---------- DATASET RECORDS ----------

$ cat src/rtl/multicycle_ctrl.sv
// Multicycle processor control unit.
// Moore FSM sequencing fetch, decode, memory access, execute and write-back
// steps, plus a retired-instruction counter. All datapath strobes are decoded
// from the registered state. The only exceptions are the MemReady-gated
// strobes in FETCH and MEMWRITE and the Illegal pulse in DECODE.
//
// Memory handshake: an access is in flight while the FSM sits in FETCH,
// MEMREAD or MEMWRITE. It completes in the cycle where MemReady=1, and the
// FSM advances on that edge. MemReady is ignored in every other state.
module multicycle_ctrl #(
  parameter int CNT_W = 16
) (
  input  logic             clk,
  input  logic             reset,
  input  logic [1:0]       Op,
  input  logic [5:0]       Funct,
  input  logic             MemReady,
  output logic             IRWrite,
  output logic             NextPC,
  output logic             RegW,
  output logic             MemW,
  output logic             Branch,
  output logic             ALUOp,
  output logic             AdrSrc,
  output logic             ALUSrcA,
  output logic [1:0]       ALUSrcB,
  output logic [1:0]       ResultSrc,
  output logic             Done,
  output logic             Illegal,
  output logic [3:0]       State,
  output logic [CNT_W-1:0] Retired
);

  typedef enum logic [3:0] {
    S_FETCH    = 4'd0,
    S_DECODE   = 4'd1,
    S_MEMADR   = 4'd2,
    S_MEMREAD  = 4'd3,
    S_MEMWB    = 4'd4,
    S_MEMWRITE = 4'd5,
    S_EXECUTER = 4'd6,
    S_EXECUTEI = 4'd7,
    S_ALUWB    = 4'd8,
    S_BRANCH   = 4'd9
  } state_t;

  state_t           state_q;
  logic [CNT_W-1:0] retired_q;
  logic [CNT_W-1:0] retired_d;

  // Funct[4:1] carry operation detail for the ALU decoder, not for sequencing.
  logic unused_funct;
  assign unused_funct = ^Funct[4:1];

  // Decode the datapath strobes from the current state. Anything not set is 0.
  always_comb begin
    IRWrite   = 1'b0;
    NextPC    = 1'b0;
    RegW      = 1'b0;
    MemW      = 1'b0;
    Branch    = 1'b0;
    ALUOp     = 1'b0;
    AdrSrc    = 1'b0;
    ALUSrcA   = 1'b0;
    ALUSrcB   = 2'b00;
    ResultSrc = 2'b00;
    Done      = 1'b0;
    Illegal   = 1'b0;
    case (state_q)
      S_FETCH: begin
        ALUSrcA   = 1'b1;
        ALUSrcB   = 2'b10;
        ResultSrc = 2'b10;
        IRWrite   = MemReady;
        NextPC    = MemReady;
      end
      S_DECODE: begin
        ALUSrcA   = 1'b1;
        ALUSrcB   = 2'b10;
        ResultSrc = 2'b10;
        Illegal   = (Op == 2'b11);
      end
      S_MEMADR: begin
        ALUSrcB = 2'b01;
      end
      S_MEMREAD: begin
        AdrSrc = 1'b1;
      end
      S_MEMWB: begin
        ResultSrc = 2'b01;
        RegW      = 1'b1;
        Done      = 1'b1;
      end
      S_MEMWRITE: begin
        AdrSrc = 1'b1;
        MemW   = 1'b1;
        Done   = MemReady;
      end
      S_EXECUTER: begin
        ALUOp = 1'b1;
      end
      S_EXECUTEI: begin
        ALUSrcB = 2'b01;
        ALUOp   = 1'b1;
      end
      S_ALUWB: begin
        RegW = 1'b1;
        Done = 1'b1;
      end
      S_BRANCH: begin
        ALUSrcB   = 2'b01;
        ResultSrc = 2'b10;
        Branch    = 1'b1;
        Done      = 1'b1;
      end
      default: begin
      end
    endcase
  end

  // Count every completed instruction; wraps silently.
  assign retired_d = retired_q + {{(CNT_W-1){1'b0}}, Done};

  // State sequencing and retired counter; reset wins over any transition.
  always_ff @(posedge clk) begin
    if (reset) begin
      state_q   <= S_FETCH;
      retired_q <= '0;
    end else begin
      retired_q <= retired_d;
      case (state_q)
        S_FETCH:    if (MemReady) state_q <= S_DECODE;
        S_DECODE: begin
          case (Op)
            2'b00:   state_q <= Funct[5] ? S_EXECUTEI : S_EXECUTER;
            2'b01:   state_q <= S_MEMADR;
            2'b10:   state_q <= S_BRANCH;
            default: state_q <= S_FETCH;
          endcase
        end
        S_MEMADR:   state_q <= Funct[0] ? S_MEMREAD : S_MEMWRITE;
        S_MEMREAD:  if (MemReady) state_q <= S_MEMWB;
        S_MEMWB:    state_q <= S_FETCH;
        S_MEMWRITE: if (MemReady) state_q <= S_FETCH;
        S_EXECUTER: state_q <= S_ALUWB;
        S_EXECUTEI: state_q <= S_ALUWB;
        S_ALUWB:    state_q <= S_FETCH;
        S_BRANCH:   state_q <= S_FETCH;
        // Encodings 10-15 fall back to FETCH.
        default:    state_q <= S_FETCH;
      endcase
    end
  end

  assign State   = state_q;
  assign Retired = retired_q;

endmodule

----------
---------- DATASET RECORDS ----------

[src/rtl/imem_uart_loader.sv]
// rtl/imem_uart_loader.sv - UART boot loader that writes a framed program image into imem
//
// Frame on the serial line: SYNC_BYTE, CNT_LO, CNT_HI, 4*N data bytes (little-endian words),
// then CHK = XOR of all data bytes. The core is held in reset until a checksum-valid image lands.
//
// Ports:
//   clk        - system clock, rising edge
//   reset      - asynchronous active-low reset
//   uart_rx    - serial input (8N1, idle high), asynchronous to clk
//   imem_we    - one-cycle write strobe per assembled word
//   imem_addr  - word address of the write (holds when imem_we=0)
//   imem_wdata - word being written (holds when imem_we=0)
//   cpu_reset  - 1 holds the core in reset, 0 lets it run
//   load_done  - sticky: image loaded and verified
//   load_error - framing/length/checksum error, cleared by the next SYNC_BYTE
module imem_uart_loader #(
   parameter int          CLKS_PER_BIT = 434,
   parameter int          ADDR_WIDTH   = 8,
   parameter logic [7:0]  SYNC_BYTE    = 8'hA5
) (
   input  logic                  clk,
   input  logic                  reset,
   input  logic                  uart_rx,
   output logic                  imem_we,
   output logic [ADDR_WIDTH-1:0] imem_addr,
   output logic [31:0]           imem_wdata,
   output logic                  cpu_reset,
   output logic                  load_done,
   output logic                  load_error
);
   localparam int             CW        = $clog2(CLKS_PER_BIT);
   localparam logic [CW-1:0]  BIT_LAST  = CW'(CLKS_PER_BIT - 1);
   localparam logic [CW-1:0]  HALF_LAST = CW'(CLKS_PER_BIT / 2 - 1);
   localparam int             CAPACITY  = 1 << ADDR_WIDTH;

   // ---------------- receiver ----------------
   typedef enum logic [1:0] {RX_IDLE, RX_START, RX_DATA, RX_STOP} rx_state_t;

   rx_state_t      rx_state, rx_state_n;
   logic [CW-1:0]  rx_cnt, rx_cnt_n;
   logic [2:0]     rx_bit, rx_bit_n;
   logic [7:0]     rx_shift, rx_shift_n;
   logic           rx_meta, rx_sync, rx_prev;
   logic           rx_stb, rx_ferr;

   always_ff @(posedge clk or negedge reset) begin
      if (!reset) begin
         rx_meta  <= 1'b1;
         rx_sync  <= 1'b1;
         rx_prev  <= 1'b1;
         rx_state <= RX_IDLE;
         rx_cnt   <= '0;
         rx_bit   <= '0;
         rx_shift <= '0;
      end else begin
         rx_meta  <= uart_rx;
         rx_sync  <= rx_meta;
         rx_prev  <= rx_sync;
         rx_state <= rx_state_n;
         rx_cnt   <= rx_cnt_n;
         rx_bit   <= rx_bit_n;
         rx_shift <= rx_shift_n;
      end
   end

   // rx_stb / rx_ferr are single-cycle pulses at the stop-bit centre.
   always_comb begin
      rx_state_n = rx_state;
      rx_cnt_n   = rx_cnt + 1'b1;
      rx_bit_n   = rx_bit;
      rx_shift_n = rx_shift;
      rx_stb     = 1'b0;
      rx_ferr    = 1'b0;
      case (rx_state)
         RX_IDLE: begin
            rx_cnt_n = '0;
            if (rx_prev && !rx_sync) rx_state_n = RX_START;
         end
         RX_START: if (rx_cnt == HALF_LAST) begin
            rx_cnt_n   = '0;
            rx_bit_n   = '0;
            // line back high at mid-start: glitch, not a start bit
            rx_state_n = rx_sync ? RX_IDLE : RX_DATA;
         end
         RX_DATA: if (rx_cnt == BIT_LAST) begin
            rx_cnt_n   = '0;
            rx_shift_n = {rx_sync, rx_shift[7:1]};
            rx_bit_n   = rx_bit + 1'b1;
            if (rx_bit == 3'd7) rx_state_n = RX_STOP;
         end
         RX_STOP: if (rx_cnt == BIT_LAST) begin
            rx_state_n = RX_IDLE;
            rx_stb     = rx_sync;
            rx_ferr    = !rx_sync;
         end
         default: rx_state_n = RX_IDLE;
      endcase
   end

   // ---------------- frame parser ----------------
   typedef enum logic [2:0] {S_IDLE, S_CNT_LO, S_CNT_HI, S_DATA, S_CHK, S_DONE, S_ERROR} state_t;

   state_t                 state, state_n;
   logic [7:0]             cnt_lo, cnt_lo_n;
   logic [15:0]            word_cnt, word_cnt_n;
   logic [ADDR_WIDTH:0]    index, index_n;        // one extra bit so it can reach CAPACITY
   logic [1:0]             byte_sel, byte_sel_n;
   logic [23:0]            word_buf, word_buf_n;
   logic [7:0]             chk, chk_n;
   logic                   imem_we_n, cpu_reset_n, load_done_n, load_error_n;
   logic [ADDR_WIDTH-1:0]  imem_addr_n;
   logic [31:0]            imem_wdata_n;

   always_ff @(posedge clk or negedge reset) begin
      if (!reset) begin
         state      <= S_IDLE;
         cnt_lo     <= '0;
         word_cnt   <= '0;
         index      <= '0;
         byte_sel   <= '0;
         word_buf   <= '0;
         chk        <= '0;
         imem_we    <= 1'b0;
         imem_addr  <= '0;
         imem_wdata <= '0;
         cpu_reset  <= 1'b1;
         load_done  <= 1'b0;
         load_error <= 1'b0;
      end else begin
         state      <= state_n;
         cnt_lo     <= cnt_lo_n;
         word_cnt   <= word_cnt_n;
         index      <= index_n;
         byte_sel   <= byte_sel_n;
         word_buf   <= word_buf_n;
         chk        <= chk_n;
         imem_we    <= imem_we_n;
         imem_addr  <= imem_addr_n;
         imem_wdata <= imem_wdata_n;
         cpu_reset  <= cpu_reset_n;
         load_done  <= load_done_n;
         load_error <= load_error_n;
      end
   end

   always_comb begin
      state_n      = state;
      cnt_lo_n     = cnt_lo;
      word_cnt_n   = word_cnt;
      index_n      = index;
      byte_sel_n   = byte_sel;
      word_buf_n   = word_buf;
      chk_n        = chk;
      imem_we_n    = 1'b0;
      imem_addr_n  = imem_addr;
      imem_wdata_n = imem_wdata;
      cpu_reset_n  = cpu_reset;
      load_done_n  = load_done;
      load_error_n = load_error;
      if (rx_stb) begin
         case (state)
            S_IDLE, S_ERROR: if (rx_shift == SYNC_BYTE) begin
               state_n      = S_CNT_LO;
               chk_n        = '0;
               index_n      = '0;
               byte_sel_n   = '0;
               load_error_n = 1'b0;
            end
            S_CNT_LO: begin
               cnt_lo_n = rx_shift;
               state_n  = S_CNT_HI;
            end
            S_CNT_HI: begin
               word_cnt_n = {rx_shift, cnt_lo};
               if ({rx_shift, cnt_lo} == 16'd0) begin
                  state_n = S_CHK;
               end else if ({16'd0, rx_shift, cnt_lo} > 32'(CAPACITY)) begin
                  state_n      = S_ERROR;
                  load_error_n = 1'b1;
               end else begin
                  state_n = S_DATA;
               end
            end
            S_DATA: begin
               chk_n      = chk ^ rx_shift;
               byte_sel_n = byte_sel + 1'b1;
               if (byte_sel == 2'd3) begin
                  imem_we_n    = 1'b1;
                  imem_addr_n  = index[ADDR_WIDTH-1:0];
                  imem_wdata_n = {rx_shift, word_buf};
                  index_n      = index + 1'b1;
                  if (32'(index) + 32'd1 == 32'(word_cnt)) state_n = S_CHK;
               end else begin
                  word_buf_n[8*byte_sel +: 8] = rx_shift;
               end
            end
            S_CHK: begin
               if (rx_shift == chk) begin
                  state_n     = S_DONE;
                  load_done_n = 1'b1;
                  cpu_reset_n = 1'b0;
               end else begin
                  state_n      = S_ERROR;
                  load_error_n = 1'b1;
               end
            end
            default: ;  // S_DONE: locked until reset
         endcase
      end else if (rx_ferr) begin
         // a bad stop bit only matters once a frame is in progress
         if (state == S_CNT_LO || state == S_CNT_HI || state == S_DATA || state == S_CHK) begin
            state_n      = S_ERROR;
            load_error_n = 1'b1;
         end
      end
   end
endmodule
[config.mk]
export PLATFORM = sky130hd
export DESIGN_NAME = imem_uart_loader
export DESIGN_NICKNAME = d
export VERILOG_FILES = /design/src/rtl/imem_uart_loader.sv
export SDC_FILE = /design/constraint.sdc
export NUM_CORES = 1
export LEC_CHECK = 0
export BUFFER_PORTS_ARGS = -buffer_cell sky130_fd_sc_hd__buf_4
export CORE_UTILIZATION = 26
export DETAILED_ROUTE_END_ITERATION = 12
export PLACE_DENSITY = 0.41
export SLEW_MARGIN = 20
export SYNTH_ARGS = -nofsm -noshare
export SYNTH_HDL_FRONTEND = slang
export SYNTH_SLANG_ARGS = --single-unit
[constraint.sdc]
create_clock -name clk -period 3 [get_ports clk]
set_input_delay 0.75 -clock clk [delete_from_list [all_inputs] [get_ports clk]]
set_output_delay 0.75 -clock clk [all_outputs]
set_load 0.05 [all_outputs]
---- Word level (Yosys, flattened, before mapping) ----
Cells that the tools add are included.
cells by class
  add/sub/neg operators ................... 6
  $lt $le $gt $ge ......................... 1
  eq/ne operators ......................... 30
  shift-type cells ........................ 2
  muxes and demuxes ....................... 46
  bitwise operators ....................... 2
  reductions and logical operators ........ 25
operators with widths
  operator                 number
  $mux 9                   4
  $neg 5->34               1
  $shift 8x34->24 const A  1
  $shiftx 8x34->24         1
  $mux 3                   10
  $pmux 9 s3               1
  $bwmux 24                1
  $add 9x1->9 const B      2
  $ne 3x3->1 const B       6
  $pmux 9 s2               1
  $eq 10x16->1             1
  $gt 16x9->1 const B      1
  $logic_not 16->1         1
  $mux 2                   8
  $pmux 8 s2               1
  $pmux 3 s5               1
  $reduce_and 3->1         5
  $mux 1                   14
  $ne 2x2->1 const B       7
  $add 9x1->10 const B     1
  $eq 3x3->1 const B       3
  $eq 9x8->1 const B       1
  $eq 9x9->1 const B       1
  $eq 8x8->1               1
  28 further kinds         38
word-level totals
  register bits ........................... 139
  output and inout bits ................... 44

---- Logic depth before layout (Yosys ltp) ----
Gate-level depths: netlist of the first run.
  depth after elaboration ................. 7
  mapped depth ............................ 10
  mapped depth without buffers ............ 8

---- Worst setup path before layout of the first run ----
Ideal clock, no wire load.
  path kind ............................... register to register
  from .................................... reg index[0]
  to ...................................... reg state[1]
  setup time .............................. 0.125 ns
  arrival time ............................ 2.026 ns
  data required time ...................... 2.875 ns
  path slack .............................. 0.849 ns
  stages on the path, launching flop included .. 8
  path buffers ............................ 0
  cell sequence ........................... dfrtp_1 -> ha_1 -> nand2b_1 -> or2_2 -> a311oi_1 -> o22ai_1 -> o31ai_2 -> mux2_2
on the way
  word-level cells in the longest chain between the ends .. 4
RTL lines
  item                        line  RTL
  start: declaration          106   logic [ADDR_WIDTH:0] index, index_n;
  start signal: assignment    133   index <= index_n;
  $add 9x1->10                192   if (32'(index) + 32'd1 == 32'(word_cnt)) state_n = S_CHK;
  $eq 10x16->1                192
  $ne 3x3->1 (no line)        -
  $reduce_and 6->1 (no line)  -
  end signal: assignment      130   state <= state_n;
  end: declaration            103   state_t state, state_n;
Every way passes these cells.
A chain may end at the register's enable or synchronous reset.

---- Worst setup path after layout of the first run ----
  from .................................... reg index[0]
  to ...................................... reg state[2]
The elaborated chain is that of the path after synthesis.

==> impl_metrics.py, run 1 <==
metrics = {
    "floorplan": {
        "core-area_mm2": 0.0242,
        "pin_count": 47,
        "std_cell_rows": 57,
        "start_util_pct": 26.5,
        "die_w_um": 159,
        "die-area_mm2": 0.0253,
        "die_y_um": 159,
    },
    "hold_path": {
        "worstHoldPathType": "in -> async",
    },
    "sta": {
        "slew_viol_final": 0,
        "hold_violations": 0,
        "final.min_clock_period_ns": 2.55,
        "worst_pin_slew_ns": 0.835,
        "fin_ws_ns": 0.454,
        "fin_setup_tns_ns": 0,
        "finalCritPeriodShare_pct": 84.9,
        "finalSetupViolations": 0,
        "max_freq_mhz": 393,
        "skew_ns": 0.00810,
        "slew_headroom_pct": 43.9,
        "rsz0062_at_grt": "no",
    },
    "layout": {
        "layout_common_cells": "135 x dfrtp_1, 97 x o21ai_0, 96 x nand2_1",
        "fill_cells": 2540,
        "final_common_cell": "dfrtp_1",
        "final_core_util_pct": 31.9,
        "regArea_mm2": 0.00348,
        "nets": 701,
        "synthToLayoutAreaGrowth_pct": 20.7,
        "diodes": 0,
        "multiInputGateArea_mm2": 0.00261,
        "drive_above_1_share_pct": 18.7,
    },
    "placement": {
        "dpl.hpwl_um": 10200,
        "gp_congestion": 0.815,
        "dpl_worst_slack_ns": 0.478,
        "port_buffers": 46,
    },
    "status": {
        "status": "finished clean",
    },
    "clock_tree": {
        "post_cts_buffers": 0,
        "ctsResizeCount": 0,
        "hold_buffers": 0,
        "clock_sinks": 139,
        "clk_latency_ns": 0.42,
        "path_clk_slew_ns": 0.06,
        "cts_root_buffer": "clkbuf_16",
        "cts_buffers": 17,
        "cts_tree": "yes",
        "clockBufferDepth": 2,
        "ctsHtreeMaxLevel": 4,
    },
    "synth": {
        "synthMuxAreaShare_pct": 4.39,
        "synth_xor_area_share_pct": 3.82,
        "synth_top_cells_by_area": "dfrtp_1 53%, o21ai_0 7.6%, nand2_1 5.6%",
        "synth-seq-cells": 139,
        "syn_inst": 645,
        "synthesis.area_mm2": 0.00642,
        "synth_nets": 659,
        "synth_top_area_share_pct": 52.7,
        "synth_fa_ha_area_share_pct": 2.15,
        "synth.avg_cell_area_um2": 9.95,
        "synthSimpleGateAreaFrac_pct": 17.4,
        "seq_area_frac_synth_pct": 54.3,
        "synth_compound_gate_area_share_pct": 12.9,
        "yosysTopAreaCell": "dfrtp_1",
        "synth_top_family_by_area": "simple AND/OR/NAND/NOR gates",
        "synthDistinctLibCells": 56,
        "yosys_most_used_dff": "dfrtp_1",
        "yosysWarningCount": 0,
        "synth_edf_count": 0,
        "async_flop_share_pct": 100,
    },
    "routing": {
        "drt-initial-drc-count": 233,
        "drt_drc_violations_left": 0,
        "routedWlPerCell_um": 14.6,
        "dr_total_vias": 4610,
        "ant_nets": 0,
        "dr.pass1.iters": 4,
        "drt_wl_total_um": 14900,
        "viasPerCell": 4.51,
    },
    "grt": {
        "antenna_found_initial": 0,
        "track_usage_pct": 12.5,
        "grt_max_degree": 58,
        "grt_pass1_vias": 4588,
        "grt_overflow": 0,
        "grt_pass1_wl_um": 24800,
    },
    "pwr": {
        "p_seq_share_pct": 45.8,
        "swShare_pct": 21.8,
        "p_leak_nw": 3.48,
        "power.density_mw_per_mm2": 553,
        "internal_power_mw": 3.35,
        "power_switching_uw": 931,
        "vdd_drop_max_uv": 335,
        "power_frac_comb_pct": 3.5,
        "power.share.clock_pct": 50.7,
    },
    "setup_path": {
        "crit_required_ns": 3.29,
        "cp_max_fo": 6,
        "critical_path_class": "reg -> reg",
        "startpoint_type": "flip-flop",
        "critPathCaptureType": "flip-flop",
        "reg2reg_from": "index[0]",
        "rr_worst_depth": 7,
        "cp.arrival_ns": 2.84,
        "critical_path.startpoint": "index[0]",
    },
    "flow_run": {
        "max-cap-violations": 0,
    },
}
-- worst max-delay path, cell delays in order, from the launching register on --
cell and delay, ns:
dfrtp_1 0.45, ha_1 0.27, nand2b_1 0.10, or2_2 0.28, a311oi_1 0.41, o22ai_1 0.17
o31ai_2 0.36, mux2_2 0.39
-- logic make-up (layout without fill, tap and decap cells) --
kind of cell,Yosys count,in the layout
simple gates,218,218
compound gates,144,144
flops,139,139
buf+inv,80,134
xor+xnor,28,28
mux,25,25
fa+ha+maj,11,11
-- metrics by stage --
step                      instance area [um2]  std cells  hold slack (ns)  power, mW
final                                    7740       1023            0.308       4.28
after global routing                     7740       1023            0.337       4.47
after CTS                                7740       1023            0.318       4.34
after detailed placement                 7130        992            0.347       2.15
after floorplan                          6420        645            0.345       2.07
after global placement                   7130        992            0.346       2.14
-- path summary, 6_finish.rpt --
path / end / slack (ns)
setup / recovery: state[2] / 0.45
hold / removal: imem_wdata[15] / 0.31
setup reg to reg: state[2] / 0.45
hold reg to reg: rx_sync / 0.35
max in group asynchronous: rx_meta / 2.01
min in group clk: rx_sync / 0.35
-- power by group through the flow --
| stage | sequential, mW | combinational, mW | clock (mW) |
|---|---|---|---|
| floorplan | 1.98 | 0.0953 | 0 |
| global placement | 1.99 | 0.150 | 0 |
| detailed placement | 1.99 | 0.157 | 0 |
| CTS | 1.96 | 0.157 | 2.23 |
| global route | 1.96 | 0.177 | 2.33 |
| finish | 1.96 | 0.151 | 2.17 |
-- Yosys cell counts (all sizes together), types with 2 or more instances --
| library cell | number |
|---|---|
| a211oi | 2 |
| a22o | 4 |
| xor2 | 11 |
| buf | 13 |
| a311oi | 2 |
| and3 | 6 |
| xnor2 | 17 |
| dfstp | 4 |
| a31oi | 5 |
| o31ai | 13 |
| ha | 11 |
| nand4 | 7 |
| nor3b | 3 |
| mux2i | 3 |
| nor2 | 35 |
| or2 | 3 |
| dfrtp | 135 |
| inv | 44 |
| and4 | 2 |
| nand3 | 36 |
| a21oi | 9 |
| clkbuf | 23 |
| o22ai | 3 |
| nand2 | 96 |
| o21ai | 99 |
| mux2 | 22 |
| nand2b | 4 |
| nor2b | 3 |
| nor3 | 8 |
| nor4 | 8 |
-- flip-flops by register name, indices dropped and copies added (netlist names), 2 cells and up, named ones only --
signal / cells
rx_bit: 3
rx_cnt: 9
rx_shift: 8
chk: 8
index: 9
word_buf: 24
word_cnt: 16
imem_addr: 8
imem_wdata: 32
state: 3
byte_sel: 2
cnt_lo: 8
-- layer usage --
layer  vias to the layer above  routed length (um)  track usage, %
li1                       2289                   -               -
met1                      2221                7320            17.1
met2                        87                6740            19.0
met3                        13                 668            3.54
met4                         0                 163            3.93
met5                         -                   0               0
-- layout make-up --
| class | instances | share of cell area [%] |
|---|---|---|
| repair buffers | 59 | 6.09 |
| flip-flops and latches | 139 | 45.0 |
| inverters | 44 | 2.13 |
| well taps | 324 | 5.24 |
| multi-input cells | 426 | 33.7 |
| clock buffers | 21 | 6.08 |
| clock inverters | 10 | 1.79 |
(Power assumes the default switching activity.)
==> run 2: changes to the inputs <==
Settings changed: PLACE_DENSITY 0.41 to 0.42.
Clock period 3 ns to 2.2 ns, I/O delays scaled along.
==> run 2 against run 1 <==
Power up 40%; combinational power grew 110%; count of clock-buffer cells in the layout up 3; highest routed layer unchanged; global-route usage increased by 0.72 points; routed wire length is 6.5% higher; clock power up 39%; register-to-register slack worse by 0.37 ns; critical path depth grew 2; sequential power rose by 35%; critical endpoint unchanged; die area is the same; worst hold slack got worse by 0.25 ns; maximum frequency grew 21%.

----------

■ **TRY IT**
Your reply is to repeat, unchanged, the lines above running from the one with "run 2: changes" up to and including the one with "Power up 40%;".

■ **TASK RESPONSE**
==> run 2: changes to the inputs <==
Settings changed: PLACE_DENSITY 0.41 to 0.42.
Clock period 3 ns to 2.2 ns, I/O delays scaled along.
==> run 2 against run 1 <==
Power up 40%; combinational power grew 110%; count of clock-buffer cells in the layout up 3; highest routed layer unchanged; global-route usage increased by 0.72 points; routed wire length is 6.5% higher; clock power up 39%; register-to-register slack worse by 0.37 ns; critical path depth grew 2; sequential power rose by 35%; critical endpoint unchanged; die area is the same; worst hold slack got worse by 0.25 ns; maximum frequency grew 21%.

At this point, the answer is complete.